You possibly need some background concepts. Compilers work by taking a (computer...

touisteur · on June 27, 2018

It's not as clean as clang/llvm, but you can see the intermediate steps of GCC with the -fdump-tree-alland -fdump-rtl-all options. The GIMPLE IR is not so hard to follow (not as hardcore as the gcc docs...). Can be interesting to see the effect of front- or back-end compiler options on your code and track down how an optimization work.

You can also write compiler plugins in GCC. Not as fun as clang/llvm, but manageable.

yodsanklai · on June 27, 2018

> A connected graph of basic blocks (BBs) is generally how such IRs work

I was wondering. When is this graph actually built? is it before creating the IR or after? The way I see it, you can generate IR without worrying about control flow graph. Then you can build the CFG from the IR in order to perform common optimization or register allocation. Is that correct?

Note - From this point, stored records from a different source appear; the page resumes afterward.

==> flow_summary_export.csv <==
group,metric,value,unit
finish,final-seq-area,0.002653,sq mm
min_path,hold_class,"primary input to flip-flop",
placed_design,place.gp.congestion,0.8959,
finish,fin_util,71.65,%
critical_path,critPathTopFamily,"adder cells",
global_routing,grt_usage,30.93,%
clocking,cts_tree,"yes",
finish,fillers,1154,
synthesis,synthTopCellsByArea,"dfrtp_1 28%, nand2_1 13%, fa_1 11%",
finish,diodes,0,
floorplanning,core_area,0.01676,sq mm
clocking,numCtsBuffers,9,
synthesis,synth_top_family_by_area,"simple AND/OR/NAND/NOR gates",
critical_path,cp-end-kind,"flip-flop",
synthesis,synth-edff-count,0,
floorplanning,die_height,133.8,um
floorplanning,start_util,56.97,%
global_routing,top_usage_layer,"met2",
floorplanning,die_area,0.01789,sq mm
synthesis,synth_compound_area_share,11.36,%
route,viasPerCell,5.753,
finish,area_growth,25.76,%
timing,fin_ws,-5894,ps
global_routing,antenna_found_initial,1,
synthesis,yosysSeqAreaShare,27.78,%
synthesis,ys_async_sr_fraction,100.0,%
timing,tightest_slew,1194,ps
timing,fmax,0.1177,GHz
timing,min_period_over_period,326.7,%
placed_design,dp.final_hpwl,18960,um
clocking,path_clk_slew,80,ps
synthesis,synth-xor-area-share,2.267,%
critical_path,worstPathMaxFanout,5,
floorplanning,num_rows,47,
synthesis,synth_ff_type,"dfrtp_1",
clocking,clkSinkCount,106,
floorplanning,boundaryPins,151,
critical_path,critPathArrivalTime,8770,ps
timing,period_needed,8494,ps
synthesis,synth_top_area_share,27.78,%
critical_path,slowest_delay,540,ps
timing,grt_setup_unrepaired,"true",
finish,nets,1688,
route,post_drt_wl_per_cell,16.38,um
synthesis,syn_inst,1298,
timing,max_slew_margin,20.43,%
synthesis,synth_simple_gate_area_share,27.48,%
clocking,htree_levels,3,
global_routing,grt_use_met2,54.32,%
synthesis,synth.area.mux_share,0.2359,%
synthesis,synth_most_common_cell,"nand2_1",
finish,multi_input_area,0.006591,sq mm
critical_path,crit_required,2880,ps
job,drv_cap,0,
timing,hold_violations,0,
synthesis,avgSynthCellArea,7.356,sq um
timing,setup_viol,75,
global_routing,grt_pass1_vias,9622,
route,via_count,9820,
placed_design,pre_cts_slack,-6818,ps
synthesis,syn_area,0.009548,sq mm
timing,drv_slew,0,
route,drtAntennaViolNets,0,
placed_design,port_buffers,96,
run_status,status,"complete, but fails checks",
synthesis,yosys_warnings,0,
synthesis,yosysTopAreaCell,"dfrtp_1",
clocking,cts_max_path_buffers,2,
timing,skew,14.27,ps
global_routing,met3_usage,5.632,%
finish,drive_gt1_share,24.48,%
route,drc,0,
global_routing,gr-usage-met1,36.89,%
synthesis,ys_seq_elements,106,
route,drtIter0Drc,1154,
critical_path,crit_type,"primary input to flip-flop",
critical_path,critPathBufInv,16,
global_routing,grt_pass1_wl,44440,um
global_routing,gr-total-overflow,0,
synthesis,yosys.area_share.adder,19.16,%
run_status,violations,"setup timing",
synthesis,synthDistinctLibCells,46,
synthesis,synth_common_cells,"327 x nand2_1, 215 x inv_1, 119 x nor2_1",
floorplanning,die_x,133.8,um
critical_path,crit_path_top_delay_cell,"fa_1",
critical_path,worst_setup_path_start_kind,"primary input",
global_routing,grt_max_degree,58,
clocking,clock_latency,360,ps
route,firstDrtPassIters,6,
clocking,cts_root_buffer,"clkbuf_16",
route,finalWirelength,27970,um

jcranmer · on June 27, 2018

In LLVM, a function is linked list of BBs, each of which is a linked list of instructions. The final instruction in each basic block is a special kind of instruction that includes a list of all possible successor BBs.

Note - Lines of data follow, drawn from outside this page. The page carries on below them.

$ cat src/hdl/media_regs_pkg.sv
// Package: offsets, field positions, reset values and carrier types for the media control registers
package media_regs_pkg;

	// ----------------------------------------------------------------
	// Bus widths
	// ----------------------------------------------------------------
	localparam int AXI_ADDR_W = 16;
	localparam int AXI_DATA_W = 32;
	localparam int REG_W = 16;
	localparam int STRB_W = AXI_DATA_W / 8;

	// ----------------------------------------------------------------
	// Printed register offsets (group nibble included) and byte addresses
	// ----------------------------------------------------------------
	localparam logic [15:0] OFF_EXT_ABILITY_TWO = 16'h100b;
	localparam logic [15:0] OFF_EXT_ABILITY = 16'h1012;
	localparam logic [15:0] OFF_MEDIUM_ROLE_CONTROL = 16'h1834;
	localparam logic [15:0] OFF_ATTACH_LAYER_CONTROL = 16'h18f6;
	// Group nibble dropped, index times four gives the byte address
	localparam logic [AXI_ADDR_W-1:0] ADDR_EXT_ABILITY_TWO = {2'h0, OFF_EXT_ABILITY_TWO[11:0], 2'h0};
	localparam logic [AXI_ADDR_W-1:0] ADDR_EXT_ABILITY = {2'h0, OFF_EXT_ABILITY[11:0], 2'h0};
	localparam logic [AXI_ADDR_W-1:0] ADDR_MEDIUM_ROLE_CONTROL =
		{2'h0, OFF_MEDIUM_ROLE_CONTROL[11:0], 2'h0};
	localparam logic [AXI_ADDR_W-1:0] ADDR_ATTACH_LAYER_CONTROL =
		{2'h0, OFF_ATTACH_LAYER_CONTROL[11:0], 2'h0};

	// ----------------------------------------------------------------
	// Field positions
	// ----------------------------------------------------------------
	localparam int BIT_SINGLE_PAIR_EXT = 11;
	localparam int BIT_LONG_REACH_10M = 2;
	localparam int BIT_ROLE_MASTER = 14;
	localparam int TYPE_LSB = 0;
	localparam int TYPE_MSB = 3;
	localparam logic [3:0] TYPE_10BASE_T1L = 4'h2;
	localparam int BIT_LAYER_RESET = 15;
	localparam int BIT_TX_DISABLE = 14;
	localparam int BIT_AMP_HIGH = 12;
	localparam int BIT_LOW_POWER = 11;
	localparam int BIT_EEE_ENABLE = 10;
	localparam int BIT_LOOPBACK = 0;

	// ----------------------------------------------------------------
	// Reset values
	// ----------------------------------------------------------------
	localparam logic [REG_W-1:0] RST_EXT_ABILITY_TWO = 16'h0800;
	localparam logic [REG_W-1:0] RST_EXT_ABILITY = 16'h0004;
	localparam logic [REG_W-1:0] RST_MEDIUM_ROLE_CONTROL = 16'h4002;
	localparam logic [REG_W-1:0] RST_ATTACH_LAYER_CONTROL = 16'h0000;

	// ----------------------------------------------------------------
	// Bus answers and timing
	// ----------------------------------------------------------------
	localparam logic [1:0] RESP_OKAY = 2'h0;
	localparam logic [1:0] RESP_SLVERR = 2'h2;
	localparam int LAYER_RESET_CYCLES = 16;
	localparam int RESET_CNT_W = 8;

	// ----------------------------------------------------------------
	// Types
	// ----------------------------------------------------------------
	typedef enum logic [0:0] {SEQ_IDLE, SEQ_HOLD} seq_state_t;

	typedef struct packed {
		logic awvalid;
		logic [AXI_ADDR_W-1:0] awaddr;
		logic wvalid;
		logic [AXI_DATA_W-1:0] wdata;
		logic [STRB_W-1:0] wstrb;
		logic bready;
		logic arvalid;
		logic [AXI_ADDR_W-1:0] araddr;
		logic rready;
	} axil_req_t;

	typedef struct packed {
		logic awready;
		logic wready;
		logic bvalid;
		logic [1:0] bresp;
		logic arready;
		logic rvalid;
		logic [AXI_DATA_W-1:0] rdata;
		logic [1:0] rresp;
	} axil_rsp_t;

	typedef struct packed {
		logic role_master;
		logic layer_reset;
		logic tx_disable;
		logic amp_high;
		logic low_power;
		logic eee_enable;
		logic loopback;
	} media_ctrl_t;

endpackage : media_regs_pkg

In effect, the IR is exactly a control-flow graph represented in adjacency list form, so it's not possible to construct the IR without constructing the control flow graph. You could theoretically write the IR in textual form, but that's definitely not the common case, and you generally need to construct the CFG anyways to properly emit the IR (particularly since adding the phi nodes for SSA requires knowing the predecessors of every basic block).